Online Realizable Regression and Applications for ReLU Networks

Realizable online regression can behave very differently from online classification. Even without any margin or stochastic assumptions, realizability may enforce horizon-free (finite) cumulative loss under metric-like losses, even when the analogous classification problem has an infinite mistake bound. We study realizable online regression in the adversarial model under losses that satisfy an approximate triangle inequality (approximate pseudo-metrics). Recent work of Attias et al. shows that the minimax realizable cumulative loss is characterized by the scaled Littlestone/online dimension $\mathbb{D}_{\mathrm{onl}}$, but this quantity can be difficult to analyze. Our main technical contribution is a generic potential method that upper bounds $\mathbb{D}_{\mathrm{onl}}$ by a concrete Dudley-type entropy integral that depends only on covering numbers of the hypothesis class under the induced sup pseudo-metric.
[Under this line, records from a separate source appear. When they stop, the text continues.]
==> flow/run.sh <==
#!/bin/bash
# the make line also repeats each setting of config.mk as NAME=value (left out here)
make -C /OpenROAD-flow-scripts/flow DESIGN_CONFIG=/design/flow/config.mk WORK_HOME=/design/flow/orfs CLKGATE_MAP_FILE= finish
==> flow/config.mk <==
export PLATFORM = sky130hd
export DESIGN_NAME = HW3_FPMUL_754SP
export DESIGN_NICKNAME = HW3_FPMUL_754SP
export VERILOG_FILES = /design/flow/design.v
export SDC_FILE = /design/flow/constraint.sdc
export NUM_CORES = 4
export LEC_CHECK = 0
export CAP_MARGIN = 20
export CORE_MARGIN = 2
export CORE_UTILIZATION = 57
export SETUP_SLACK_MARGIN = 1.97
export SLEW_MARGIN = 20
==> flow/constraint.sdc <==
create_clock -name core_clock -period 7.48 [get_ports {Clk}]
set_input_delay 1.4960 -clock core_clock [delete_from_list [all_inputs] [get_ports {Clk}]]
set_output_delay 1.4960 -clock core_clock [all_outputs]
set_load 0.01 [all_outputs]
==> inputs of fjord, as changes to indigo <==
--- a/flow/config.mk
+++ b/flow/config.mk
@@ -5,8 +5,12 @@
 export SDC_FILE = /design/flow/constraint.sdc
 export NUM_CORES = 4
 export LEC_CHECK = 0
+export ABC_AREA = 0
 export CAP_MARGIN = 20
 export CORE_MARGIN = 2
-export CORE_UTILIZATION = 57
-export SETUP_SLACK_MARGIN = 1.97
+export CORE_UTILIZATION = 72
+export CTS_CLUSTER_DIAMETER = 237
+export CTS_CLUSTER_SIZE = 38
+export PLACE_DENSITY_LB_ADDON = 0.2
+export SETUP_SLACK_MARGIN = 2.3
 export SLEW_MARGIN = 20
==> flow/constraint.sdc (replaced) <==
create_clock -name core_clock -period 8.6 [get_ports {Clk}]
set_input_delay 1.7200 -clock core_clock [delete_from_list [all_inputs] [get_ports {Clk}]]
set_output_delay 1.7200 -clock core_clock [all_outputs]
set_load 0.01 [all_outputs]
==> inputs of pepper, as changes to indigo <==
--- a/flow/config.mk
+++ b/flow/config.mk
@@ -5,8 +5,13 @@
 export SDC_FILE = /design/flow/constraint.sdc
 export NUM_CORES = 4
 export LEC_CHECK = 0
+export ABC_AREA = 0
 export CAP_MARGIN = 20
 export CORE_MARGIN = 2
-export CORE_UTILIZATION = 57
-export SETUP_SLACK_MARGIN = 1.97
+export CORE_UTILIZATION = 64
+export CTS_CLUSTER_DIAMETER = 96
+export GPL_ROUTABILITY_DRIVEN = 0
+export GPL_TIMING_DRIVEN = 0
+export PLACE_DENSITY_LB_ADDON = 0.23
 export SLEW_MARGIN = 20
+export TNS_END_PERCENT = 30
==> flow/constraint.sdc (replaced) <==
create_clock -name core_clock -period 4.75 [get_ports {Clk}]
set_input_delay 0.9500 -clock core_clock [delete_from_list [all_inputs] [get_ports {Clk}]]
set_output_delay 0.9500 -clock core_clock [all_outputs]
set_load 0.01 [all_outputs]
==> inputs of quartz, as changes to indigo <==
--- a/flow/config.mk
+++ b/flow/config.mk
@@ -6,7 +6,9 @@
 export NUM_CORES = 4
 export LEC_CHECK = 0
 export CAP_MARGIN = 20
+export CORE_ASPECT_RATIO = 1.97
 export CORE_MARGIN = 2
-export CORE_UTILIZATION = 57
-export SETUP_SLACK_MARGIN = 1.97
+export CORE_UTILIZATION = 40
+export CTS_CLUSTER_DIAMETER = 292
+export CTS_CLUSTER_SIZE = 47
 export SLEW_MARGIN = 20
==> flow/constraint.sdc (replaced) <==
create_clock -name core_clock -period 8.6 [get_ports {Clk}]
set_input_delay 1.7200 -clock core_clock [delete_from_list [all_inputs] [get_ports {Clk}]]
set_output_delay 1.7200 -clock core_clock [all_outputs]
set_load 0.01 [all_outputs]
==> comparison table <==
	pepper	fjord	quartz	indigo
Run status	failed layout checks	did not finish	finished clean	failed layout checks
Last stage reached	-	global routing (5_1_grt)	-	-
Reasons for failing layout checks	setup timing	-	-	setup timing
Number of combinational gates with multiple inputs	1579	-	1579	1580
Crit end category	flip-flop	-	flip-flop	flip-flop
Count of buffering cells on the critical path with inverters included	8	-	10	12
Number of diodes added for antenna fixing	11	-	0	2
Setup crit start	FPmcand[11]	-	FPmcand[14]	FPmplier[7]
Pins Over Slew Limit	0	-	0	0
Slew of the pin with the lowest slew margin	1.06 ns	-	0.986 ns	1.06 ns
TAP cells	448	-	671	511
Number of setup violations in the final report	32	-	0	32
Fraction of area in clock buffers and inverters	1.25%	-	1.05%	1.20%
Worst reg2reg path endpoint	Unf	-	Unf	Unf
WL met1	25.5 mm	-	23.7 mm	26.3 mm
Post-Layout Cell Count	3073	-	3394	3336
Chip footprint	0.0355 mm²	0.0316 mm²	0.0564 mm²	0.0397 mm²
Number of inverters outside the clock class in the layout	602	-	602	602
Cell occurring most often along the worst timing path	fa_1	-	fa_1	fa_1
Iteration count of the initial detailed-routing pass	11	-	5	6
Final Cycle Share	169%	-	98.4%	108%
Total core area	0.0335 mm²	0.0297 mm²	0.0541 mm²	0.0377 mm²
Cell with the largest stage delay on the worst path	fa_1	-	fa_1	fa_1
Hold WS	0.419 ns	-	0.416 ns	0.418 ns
// top_level
module top_level
#(parameter WIDTH = 8)
(
	input clk, rst, init, finish, ack,
	input [WIDTH-1:0]
		ori_0,
		ori_1,
		ori_2,
		ori_3,
		ori_4,
		ori_5,
		ori_6,
		ori_7,
		ori_8,
		ori_9,
		ori_10,
		ori_11,
		ori_12,
		ori_13,
		ori_14,
		ori_15,
		ori_16,
		ori_17,
		ori_18,
		ori_19,
		ori_20,
		ori_21,
		ori_22,
		ori_23,
		ori_24,
		ori_25,
		ori_26,
		ori_27,
		ori_28,
		ori_29,
		ori_30,
		ori_31,
		can_0,
		can_1,
		can_2,
		can_3,
		can_4,
		can_5,
		can_6,
		can_7,
		can_8,
		can_9,
		can_10,
		can_11,
		can_12,
		can_13,
		can_14,
		can_15,
		can_16,
		can_17,
		can_18,
		can_19,
		can_20,
		can_21,
		can_22,
		can_23,
		can_24,
		can_25,
		can_26,
		can_27,
		can_28,
		can_29,
		can_30,
		can_31,
	output done,
	output [WIDTH+4:0] out_sad
	);
	reg [WIDTH-1:0] reg_ori_0,
					reg_ori_1,
					reg_ori_2,
					reg_ori_3,
					reg_ori_4,
					reg_ori_5,
					reg_ori_6,
					reg_ori_7,
					reg_ori_8,
					reg_ori_9,
					reg_ori_10,
					reg_ori_11,
					reg_ori_12,
					reg_ori_13,
					reg_ori_14,
					reg_ori_15,
					reg_ori_16,
					reg_ori_17,
					reg_ori_18,
					reg_ori_19,
					reg_ori_20,
					reg_ori_21,
					reg_ori_22,
					reg_ori_23,
					reg_ori_24,
					reg_ori_25,
					reg_ori_26,
					reg_ori_27,
					reg_ori_28,
					reg_ori_29,
					reg_ori_30,
					reg_ori_31,
					reg_can_0,
					reg_can_1,
					reg_can_2,
					reg_can_3,
					reg_can_4,
					reg_can_5,
					reg_can_6,
					reg_can_7,
					reg_can_8,
					reg_can_9,
					reg_can_10,
					reg_can_11,
					reg_can_12,
					reg_can_13,
					reg_can_14,
					reg_can_15,
					reg_can_16,
					reg_can_17,
					reg_can_18,
					reg_can_19,
					reg_can_20,
					reg_can_21,
					reg_can_22,
					reg_can_23,
					reg_can_24,
					reg_can_25,
					reg_can_26,
					reg_can_27,
					reg_can_28,
					reg_can_29,
					reg_can_30,
					reg_can_31;
	wire rst_regs, en;
	control b_control(
		.clk(clk),
		.rst(rst),
		.init(init),
		.finish(finish),
		.ack(ack),
  ...
For scale: roughly 6100 cells after synthesis, ~51000 sq um of cells after synthesis.
export LEC_CHECK = 0
export ABC_AREA = 0
export CAP_MARGIN = 20
export CORE_MARGIN = 2
export CORE_UTILIZATION = 72
export CTS_CLUSTER_DIAMETER = 256
export CTS_CLUSTER_SIZE = 45
export PLACE_DENSITY = 0.35
export SETUP_SLACK_MARGIN = 1.24
export SLEW_MARGIN = 20
create_clock -name core_clock -period 4.32 [get_ports {clk}]
run.sh (not shown) runs the stock make flow with config.mk's settings and CLKGATE_MAP_FILE=.
The first run died in global routing (5_1_grt) on GRT-0232.
Then changed:
==> flow/config.mk (replaced) <==
export PLATFORM = sky130hd
export DESIGN_NAME = top_level
export DESIGN_NICKNAME = top_level
export VERILOG_FILES = /design/flow/design.v
export SDC_FILE = /design/flow/constraint.sdc
export NUM_CORES = 4
export LEC_CHECK = 0
export CAP_MARGIN = 20
export CORE_MARGIN = 2
export CORE_UTILIZATION = 72
export PLACE_DENSITY = 0.66
export SLEW_MARGIN = 20
==> flow/constraint.sdc (replaced) <==
create_clock -name core_clock -period 5.2 [get_ports {clk}]
set_input_delay 1.0400 -clock core_clock [delete_from_list [all_inputs] [get_ports {clk}]]
set_output_delay 1.0400 -clock core_clock [all_outputs]
set_load 0.01 [all_outputs]
What happened:
- With this change the flow reached the layout checks and failed them: negative setup slack
- synthesized cell count does not change
- synthesized area does not change
- die size is unchanged
Then changed:
--- a/flow/config.mk
+++ b/flow/config.mk
@@ -8,5 +8,4 @@
 export CAP_MARGIN = 20
 export CORE_MARGIN = 2
-export CORE_UTILIZATION = 72
-export PLACE_DENSITY = 0.66
+export CORE_UTILIZATION = 40
 export SLEW_MARGIN = 20
==> flow/constraint.sdc (replaced) <==
create_clock -name core_clock -period 5.61 [get_ports {clk}]
set_input_delay 1.1220 -clock core_clock [delete_from_list [all_inputs] [get_ports {clk}]]
set_output_delay 1.1220 -clock core_clock [all_outputs]
set_load 0.01 [all_outputs]
This time the run went through all stages and came out clean.
Worst setup slack improves by 0.35 ns.
Via count goes down by 6.9%.
Global-route usage goes down by 16 points.
Synthesized cell count does not change.
Critical path depth goes down by 2.
Routed wire length goes up by 0.40%.
Then changed:
--- a/flow/config.mk
+++ b/flow/config.mk
@@ -8,4 +8,4 @@
 export CAP_MARGIN = 20
 export CORE_MARGIN = 2
-export CORE_UTILIZATION = 40
+export CORE_UTILIZATION = 62
 export SLEW_MARGIN = 20
==> flow/constraint.sdc (replaced) <==
create_clock -name core_clock -period 3.02 [get_ports {clk}]
set_input_delay 0.6040 -clock core_clock [delete_from_list [all_inputs] [get_ports {clk}]]
set_output_delay 0.6040 -clock core_clock [all_outputs]
set_load 0.01 [all_outputs]
Now the flow never finished: it broke off in global routing (5_1_grt).
Die size falls by 35%.
Area after synthesis is unchanged.
Synthesized cell count is unchanged.
Then changed:
--- a/flow/config.mk
+++ b/flow/config.mk
@@ -8,4 +8,4 @@
 export CAP_MARGIN = 20
 export CORE_MARGIN = 2
-export CORE_UTILIZATION = 62
+export CORE_UTILIZATION = 40
 export SLEW_MARGIN = 20
==> flow/constraint.sdc (replaced) <==
create_clock -name core_clock -period 8.25 [get_ports {clk}]
set_input_delay 1.6500 -clock core_clock [delete_from_list [all_inputs] [get_ports {clk}]]
set_output_delay 1.6500 -clock core_clock [all_outputs]
set_load 0.01 [all_outputs]
Effect: Now the flow went through all stages and came out clean; synthesized area does not change; die area increases by 54%; synthesized cell count is unchanged.
Then changed:
--- a/flow/config.mk
+++ b/flow/config.mk
@@ -6,6 +6,8 @@
 export NUM_CORES = 4
 export LEC_CHECK = 0
-export CAP_MARGIN = 20
+export CAP_MARGIN = 0
 export CORE_MARGIN = 2
-export CORE_UTILIZATION = 40
+export CORE_UTILIZATION = 72
+export PLACE_DENSITY = 0.66
+export SETUP_SLACK_MARGIN = 0.64
 export SLEW_MARGIN = 20
==> flow/constraint.sdc (replaced) <==
create_clock -name core_clock -period 5.2 [get_ports {clk}]
set_input_delay 1.0400 -clock core_clock [delete_from_list [all_inputs] [get_ports {clk}]]
set_output_delay 1.0400 -clock core_clock [all_outputs]
set_load 0.01 [all_outputs]
With this change the flow finished but failed the layout checks on negative setup slack.
Routed wire length climbs by 37%.
Count of clock-buffer cells in the layout decreases by 12.
Die area drops by 44%.
Worst setup slack degrades by 3.2 ns.
Synthesized cell count does not change.
Design area goes up by about 9%.


Starting RTL as in the previous note.
==> flow/config.mk <==
export PLATFORM = sky130hd
export DESIGN_NAME = top_level
export DESIGN_NICKNAME = top_level
export VERILOG_FILES = /design/flow/design.v
export SDC_FILE = /design/flow/constraint.sdc
export NUM_CORES = 4
export LEC_CHECK = 0
export CAP_MARGIN = 20
export CELL_PAD_IN_SITES_GLOBAL_PLACEMENT = 0
export CORE_ASPECT_RATIO = 0.69
export CORE_MARGIN = 2
export CORE_UTILIZATION = 70
export CTS_CLUSTER_DIAMETER = 28
export CTS_CLUSTER_SIZE = 35
export SETUP_SLACK_MARGIN = 1.85
export SLEW_MARGIN = 5
==> flow/constraint.sdc <==
create_clock -name core_clock -period 7.09 [get_ports {clk}]
set_input_delay 1.4180 -clock core_clock [delete_from_list [all_inputs] [get_ports {clk}]]
set_output_delay 1.4180 -clock core_clock [all_outputs]
set_load 0.01 [all_outputs]
Next try:
- ABC_AREA: not set -> 1
- CORE_ASPECT_RATIO: 0.69 -> 0.88
- CTS_CLUSTER_DIAMETER: 28 -> not set
- CTS_CLUSTER_SIZE: 35 -> not set
- MAX_ROUTING_LAYER: not set -> met4
- PLACE_DENSITY: not set -> 0.62
- SETUP_SLACK_MARGIN: 1.85 -> -0.28
- clock period: 7.09 -> 4.65 ns (I/O delays scaled with it)
This time the run produced a layout that fails on setup timing; cell area rises slightly; cell count rose by a quarter to a third; non-clock buffer count goes down by 30; critical path depth goes up by 1; count of clock-buffer cells in the layout fell by 59.
Next try:
- CELL_PAD_IN_SITES_GLOBAL_PLACEMENT: 0 -> not set
- CORE_ASPECT_RATIO: 0.88 -> not set
- CORE_UTILIZATION: 70 -> 59
- MAX_ROUTING_LAYER: met4 -> not set
- PLACE_DENSITY: 0.62 -> 0.36
- SETUP_SLACK_MARGIN: -0.28 -> not set
- SLEW_MARGIN: 5 -> 20
- clock period: 4.65 -> 3.25 ns (I/O delays scaled with it)
=> The changed run ran to the end with violations: setup timing; wire length increases by roughly a tenth; critical path depth stays the same; sequential cell count is unchanged; setup slack degrades by 1.2 ns.
Next try:
- ABC_AREA: 1 -> not set
- CORE_UTILIZATION: 59 -> 72
- CTS_CLUSTER_DIAMETER: not set -> 373
- CTS_CLUSTER_SIZE: not set -> 93
- PLACE_DENSITY: 0.36 -> not set
- clock period: 3.25 -> 3.43 ns (I/O delays scaled with it)
After rerunning: With this change the flow stopped in detailed placement (DPL-0033). Area after synthesis came out lower by a little under a tenth. Die area came out lower by a quarter to a third. Synthesized cell count came out lower by a quarter to a third.


## v14
Starting RTL as in the previous note.
Settings: LEC_CHECK=0, CAP_MARGIN=15, CELL_PAD_IN_SITES_DETAIL_PLACEMENT=2, CORE_ASPECT_RATIO=1.48, CORE_MARGIN=2, CORE_UTILIZATION=33, HOLD_SLACK_MARGIN=0.08, MAX_ROUTING_LAYER=met5, PLACE_DENSITY_LB_ADDON=0.13, SLEW_MARGIN=20, TNS_END_PERCENT=100; clock period 5.01 ns.
v14 finished all stages; layout check result: FAIL, due to setup timing.
Input-level comparison between v25 and v14:
# v14
export LEC_CHECK = 0
export CAP_MARGIN = 15
export CELL_PAD_IN_SITES_DETAIL_PLACEMENT = 2
export CORE_ASPECT_RATIO = 1.48
export CORE_MARGIN = 2
export CORE_UTILIZATION = 33
export HOLD_SLACK_MARGIN = 0.08
export MAX_ROUTING_LAYER = met5
export PLACE_DENSITY_LB_ADDON = 0.13
export SLEW_MARGIN = 20
export TNS_END_PERCENT = 100
create_clock -name core_clock -period 5.01 [get_ports {clk}]
# v25
export LEC_CHECK = 0
export CAP_MARGIN = 20
export CORE_MARGIN = 2
export CORE_UTILIZATION = 58
export SETUP_SLACK_MARGIN = 1.18
export SLEW_MARGIN = 20
create_clock -name core_clock -period 4.34 [get_ports {clk}]
## What came out
Every stage of v25 finished as expected; the final checks, on the other hand, flagged setup timing, which means the layout fails.
[v25 vs v14] routed wire length: lower in v25
On number of nets still failing antenna checks after routing, v14 tracks v25 almost exactly.
Relative to v25, the following input files were edited for v9:
# v25
export LEC_CHECK = 0
export CAP_MARGIN = 20
export CORE_MARGIN = 2
export CORE_UTILIZATION = 58
export SETUP_SLACK_MARGIN = 1.18
export SLEW_MARGIN = 20
create_clock -name core_clock -period 4.34 [get_ports {clk}]
# v9
export LEC_CHECK = 0
export CAP_MARGIN = 20
export CORE_MARGIN = 2
export CORE_UTILIZATION = 40
export SLEW_MARGIN = 20
create_clock -name core_clock -period 5.8 [get_ports {clk}]
Delta (v9 minus v25): yosys-reported design area after synthesis did not really move; logic share of the area now larger; smallest setup slack after layout increased by 1290 ps relative to the old numbers; via-per-instance ratio went down. Die area | v9 > v25. v9 ended with more register-to-register setup slack than v25. No stage failed in v9, and the final checks on the layout all came back clean. On final non-filler cell area, v25 loses to v9. Worst setup slack before clock tree synthesis up 1250 ps in v9 wrt v25.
We define an \emph{entropy potential} $Φ(\mathcal{H})=\int_{0}^{diam(\mathcal{H})} \log N(\mathcal{H},\varepsilon)\,d\varepsilon$, where $N(\mathcal{H},\varepsilon)$ is the $\varepsilon$-covering number of $\mathcal{H}$, and show that for every $c$-approximate pseudo-metric loss, $\mathbb{D}_{\mathrm{onl}}(\mathcal{H})\le O(c)\,Φ(\mathcal{H})$. In particular, polynomial metric entropy implies $Φ(\mathcal{H})<\infty$ and hence a horizon-free realizable cumulative-loss bound with transparent dependence on effective dimension. We illustrate the method on two families. We prove a sharp $q$-vs.-$d$ dichotomy for realizable online learning (finite and efficiently achievable $Θ_{d,q}(L^d)$ total loss for $L$-Lipschitz regression iff $q>d$, otherwise infinite), and for bounded-norm $k$-ReLU networks separate regression (finite loss, even $\widetilde O(k^2)$, and $O(1)$ for one ReLU) from classification (impossible already for $k=2,d=1$).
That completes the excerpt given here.